■ Try it
What you return must be every line from the beginning of the data through the line holding "localparam int unsigned STAMP_LAST = 8;", unchanged.
━━━━━━
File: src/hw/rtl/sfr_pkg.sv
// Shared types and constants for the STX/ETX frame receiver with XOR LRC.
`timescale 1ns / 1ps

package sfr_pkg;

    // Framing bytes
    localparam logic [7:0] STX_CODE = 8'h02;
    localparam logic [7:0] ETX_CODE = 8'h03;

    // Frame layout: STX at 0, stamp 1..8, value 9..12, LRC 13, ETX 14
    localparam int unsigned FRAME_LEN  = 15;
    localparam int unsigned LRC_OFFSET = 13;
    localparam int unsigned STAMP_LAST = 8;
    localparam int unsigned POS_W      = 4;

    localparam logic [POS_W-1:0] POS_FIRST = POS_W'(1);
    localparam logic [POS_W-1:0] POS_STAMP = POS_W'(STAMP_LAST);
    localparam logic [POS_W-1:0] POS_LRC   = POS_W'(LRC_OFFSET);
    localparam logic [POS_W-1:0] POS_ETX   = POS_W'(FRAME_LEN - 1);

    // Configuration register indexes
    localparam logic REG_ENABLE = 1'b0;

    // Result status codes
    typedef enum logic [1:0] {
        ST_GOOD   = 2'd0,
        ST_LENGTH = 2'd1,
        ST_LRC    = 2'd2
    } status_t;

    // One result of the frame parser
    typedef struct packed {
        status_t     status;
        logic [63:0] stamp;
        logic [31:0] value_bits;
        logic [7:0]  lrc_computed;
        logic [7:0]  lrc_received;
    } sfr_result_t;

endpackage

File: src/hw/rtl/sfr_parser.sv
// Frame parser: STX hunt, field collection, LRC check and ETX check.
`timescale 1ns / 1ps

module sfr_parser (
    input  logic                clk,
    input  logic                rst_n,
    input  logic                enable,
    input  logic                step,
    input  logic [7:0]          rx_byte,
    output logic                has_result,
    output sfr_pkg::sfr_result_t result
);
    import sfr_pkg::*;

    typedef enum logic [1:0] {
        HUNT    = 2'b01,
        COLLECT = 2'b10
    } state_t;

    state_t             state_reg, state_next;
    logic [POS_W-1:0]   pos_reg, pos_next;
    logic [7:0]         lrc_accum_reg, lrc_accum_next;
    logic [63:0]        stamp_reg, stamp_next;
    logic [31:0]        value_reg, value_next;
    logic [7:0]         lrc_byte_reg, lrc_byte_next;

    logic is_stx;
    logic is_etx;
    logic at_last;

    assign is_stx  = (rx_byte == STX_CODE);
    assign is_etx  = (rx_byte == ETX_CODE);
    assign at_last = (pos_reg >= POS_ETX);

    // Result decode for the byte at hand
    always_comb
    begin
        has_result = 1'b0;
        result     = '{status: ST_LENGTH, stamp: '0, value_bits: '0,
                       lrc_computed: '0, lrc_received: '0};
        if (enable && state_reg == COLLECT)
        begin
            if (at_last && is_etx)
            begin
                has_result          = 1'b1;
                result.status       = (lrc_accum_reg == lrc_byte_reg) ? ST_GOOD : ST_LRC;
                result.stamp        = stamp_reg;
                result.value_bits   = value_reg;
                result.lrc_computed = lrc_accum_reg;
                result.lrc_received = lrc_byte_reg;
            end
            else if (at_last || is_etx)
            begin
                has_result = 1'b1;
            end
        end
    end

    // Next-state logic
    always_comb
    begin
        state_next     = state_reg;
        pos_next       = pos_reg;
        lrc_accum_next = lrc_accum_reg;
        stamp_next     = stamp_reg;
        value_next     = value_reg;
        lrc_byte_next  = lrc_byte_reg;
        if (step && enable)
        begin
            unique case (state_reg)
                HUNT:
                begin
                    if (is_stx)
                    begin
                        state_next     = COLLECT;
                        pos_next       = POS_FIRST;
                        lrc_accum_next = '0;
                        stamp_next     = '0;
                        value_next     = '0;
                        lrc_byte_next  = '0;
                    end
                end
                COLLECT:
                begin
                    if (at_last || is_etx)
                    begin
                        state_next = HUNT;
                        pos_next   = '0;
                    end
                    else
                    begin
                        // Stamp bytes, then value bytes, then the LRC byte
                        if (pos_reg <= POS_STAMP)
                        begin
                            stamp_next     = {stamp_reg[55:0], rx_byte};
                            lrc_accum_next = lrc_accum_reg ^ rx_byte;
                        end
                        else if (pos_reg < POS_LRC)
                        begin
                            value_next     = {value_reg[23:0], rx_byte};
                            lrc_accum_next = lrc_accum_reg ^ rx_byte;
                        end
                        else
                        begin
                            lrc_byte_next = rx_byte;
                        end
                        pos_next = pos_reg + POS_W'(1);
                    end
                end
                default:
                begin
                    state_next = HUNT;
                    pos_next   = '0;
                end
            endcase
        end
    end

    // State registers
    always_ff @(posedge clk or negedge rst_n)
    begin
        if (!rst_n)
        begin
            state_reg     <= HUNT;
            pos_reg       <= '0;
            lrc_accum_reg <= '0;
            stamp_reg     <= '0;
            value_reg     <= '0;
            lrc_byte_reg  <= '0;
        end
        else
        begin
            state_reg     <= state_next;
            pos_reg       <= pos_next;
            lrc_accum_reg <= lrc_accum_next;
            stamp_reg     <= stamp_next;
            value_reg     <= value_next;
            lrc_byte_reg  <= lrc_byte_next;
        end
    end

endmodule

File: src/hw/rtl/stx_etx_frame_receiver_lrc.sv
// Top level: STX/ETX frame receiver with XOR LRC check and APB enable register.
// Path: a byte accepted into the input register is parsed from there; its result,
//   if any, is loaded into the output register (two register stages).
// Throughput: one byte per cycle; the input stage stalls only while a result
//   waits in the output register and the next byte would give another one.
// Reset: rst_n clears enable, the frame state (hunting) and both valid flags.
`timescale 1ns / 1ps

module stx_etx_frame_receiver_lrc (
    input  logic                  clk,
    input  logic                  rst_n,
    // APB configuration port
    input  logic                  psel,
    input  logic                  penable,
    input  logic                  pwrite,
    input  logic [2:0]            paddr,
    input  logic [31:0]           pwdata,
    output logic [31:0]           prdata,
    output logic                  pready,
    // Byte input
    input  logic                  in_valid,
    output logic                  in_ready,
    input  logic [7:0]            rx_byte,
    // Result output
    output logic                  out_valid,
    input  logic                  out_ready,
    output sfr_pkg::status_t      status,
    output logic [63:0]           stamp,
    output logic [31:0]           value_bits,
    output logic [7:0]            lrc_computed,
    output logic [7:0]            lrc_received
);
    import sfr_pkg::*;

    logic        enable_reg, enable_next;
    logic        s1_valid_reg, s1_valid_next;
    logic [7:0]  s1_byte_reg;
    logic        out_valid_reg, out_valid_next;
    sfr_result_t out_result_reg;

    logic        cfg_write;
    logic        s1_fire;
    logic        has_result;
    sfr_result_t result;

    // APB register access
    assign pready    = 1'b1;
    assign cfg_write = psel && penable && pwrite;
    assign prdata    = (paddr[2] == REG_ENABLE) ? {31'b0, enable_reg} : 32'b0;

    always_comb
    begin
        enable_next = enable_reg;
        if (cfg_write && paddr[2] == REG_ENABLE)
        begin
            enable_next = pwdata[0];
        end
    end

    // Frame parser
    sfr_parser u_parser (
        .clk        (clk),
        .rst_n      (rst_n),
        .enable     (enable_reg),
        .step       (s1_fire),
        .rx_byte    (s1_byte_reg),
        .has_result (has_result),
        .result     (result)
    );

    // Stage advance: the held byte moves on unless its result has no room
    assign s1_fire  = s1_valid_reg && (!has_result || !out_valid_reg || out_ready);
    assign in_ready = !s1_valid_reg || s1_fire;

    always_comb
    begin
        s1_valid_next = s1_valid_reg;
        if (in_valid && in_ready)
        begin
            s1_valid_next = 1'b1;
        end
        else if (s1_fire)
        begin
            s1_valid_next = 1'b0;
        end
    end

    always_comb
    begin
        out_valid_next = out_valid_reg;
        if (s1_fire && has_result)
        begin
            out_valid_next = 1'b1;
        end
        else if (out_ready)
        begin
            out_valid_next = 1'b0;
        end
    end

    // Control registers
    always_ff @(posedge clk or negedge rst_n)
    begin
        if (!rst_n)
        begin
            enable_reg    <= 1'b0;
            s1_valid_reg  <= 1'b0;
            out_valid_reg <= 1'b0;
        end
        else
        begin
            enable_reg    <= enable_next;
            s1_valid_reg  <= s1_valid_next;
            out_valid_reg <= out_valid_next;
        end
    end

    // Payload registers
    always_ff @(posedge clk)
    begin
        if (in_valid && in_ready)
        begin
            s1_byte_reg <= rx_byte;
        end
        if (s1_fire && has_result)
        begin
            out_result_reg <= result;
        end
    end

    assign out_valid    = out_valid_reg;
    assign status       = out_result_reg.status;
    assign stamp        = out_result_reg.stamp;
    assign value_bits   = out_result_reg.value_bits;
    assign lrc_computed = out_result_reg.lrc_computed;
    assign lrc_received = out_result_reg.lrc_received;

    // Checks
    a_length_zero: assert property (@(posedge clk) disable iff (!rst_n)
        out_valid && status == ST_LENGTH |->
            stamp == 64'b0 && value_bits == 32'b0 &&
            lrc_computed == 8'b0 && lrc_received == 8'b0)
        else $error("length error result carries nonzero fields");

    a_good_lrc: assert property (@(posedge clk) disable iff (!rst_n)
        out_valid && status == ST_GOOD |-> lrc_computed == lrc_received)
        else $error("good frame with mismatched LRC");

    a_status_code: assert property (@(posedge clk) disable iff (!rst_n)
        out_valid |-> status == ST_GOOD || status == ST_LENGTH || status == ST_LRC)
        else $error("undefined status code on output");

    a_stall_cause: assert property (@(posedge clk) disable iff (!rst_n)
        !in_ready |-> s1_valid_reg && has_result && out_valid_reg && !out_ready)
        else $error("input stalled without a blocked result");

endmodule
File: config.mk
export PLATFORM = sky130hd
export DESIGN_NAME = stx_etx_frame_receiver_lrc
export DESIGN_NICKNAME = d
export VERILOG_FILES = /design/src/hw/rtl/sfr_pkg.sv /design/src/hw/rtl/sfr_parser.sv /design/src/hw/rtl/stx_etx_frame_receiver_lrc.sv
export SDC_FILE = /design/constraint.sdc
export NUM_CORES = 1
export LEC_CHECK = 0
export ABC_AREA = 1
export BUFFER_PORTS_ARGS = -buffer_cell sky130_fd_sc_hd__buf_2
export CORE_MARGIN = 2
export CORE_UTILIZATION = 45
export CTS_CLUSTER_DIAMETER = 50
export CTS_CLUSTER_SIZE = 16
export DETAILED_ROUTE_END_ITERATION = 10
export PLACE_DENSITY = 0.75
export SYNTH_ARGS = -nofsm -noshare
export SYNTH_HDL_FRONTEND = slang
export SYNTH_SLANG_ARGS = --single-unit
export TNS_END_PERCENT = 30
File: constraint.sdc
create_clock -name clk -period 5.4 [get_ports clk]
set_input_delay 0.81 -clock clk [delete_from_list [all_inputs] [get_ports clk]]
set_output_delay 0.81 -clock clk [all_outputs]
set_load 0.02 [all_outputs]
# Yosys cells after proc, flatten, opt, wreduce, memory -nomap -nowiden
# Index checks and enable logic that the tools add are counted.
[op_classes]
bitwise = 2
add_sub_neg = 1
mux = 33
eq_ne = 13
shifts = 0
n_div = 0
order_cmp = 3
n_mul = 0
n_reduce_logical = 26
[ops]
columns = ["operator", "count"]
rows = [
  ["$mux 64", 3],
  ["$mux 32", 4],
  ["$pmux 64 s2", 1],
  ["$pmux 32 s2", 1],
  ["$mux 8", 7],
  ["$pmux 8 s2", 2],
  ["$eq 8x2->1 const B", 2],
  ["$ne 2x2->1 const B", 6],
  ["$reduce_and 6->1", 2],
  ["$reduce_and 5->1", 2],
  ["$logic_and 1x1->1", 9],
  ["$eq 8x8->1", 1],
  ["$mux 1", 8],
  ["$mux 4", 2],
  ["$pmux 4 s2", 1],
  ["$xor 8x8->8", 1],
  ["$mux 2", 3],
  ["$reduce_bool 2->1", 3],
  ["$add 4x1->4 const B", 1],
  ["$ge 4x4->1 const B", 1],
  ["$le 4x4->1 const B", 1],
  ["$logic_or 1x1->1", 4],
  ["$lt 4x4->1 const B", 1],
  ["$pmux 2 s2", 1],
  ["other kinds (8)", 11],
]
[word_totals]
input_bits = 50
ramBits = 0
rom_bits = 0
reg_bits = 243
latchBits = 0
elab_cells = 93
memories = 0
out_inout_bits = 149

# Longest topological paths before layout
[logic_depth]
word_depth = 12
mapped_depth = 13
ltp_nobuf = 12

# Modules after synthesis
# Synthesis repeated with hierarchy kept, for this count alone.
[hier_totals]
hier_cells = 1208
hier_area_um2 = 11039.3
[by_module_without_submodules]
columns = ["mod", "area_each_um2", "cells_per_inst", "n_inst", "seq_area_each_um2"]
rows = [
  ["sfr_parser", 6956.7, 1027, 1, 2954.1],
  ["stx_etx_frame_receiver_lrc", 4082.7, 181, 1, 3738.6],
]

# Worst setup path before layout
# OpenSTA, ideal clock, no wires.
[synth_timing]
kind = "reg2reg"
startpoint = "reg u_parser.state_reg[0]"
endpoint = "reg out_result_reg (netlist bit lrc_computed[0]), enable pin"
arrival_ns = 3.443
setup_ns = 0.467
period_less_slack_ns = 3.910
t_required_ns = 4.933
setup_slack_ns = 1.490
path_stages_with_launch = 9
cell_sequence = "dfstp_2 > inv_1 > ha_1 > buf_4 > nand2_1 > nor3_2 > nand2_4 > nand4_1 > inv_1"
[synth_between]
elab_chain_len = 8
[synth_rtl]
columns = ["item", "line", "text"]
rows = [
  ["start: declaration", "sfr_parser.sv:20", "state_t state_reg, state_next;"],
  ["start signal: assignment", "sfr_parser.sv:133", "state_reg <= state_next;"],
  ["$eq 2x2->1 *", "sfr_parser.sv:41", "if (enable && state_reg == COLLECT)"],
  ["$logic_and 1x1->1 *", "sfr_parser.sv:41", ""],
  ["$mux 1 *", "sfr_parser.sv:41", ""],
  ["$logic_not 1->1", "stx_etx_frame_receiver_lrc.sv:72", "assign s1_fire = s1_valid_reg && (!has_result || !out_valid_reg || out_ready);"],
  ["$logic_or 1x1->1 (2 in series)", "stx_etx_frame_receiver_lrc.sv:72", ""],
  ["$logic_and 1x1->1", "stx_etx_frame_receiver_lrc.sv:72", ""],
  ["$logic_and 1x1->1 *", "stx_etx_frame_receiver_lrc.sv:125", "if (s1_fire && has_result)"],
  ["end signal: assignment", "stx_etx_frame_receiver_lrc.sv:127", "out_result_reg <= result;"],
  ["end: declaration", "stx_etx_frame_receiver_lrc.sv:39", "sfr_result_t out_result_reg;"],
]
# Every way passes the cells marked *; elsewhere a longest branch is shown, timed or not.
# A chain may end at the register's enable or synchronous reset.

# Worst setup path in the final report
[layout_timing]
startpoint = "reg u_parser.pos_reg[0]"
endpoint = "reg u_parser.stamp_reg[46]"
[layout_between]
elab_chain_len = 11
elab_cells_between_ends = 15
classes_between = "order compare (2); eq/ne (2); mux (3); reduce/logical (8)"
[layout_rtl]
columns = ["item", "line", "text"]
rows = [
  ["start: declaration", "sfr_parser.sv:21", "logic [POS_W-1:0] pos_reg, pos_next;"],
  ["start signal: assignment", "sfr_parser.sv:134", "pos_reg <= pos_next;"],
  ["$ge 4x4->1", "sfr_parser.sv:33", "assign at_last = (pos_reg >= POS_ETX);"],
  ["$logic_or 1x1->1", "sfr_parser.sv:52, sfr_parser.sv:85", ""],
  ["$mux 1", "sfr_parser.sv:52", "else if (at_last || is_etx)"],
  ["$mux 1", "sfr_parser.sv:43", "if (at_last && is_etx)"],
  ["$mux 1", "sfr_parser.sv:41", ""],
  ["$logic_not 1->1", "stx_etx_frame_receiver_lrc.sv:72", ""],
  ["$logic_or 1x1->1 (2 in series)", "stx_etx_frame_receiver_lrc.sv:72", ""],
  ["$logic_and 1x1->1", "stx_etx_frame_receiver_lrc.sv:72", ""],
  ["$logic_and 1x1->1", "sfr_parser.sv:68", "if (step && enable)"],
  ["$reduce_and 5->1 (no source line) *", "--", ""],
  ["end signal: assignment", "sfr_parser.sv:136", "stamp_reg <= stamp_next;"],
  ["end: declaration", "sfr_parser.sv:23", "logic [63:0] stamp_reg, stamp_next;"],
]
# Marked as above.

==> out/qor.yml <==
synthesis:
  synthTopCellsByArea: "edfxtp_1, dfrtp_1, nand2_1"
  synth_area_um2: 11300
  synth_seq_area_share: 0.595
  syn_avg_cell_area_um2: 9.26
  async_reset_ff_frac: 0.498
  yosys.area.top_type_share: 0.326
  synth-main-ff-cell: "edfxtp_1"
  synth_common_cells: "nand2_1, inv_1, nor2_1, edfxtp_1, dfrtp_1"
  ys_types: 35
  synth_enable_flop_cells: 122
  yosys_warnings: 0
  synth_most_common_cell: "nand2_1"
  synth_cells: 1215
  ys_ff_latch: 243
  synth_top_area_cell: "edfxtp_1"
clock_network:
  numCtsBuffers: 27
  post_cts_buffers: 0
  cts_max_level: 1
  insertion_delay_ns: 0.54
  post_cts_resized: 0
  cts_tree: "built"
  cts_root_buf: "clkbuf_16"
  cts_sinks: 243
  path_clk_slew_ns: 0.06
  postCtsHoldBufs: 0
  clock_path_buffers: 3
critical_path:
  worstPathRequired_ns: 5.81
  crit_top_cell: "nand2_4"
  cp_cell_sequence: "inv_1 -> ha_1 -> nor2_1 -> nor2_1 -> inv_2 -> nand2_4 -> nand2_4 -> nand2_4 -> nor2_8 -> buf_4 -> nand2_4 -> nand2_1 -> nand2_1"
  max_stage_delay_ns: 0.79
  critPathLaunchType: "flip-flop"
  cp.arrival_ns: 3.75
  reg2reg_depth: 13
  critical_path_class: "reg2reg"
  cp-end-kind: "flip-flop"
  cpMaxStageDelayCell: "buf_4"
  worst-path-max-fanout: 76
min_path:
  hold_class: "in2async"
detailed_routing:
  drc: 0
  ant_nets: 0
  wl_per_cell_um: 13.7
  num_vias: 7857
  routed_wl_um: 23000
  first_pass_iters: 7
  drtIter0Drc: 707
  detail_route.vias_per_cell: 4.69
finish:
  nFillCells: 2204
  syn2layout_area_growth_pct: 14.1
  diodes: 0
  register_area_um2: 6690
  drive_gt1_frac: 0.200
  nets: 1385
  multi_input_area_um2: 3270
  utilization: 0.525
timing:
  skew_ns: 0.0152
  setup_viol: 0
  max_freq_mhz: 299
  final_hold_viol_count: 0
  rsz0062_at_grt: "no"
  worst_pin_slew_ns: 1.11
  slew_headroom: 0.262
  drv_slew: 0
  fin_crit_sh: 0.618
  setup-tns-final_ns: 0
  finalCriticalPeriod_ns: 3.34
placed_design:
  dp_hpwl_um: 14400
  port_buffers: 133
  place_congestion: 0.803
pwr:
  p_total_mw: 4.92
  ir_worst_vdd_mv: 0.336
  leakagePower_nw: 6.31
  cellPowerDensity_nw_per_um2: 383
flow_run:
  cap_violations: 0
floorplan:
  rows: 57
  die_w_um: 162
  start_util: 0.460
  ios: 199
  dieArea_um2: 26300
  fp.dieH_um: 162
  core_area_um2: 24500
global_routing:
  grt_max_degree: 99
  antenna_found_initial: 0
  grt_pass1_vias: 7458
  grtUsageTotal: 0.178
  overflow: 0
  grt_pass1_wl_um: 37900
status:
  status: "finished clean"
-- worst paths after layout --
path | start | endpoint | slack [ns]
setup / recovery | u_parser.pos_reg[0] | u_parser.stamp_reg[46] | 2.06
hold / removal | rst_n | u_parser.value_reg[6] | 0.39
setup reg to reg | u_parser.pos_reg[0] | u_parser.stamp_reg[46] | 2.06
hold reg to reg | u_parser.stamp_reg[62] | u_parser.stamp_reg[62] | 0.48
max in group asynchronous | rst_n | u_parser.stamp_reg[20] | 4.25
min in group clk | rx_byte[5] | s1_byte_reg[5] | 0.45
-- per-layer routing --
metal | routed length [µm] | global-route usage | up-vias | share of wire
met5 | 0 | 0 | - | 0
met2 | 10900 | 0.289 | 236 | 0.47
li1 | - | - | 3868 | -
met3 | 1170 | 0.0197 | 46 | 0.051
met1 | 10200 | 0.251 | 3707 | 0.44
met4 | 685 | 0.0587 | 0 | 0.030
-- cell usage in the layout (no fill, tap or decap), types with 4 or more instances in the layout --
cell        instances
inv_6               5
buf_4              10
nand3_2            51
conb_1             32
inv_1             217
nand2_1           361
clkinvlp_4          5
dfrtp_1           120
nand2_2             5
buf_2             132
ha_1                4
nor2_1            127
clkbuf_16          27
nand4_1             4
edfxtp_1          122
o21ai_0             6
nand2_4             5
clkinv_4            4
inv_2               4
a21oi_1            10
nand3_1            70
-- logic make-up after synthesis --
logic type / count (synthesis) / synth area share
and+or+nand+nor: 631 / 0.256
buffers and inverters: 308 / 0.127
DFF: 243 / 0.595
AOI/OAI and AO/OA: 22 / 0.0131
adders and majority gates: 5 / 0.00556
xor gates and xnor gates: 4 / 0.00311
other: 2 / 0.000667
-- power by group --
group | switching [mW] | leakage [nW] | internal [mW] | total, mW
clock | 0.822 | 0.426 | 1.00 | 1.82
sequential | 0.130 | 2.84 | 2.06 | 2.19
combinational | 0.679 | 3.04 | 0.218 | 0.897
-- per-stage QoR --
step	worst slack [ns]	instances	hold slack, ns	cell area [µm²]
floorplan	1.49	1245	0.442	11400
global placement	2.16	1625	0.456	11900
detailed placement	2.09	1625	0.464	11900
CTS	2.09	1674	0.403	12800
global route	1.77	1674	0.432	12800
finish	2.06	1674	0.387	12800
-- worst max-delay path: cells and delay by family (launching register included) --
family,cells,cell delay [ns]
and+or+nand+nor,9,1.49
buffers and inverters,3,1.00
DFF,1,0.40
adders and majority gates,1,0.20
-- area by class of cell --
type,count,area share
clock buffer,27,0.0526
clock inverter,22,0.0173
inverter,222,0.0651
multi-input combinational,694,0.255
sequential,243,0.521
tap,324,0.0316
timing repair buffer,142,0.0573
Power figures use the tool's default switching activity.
━━━━━━
■ Exercise result
File: src/hw/rtl/sfr_pkg.sv
// Shared types and constants for the STX/ETX frame receiver with XOR LRC.
`timescale 1ns / 1ps

package sfr_pkg;

    // Framing bytes
    localparam logic [7:0] STX_CODE = 8'h02;
    localparam logic [7:0] ETX_CODE = 8'h03;

    // Frame layout: STX at 0, stamp 1..8, value 9..12, LRC 13, ETX 14
    localparam int unsigned FRAME_LEN  = 15;
    localparam int unsigned LRC_OFFSET = 13;
    localparam int unsigned STAMP_LAST = 8;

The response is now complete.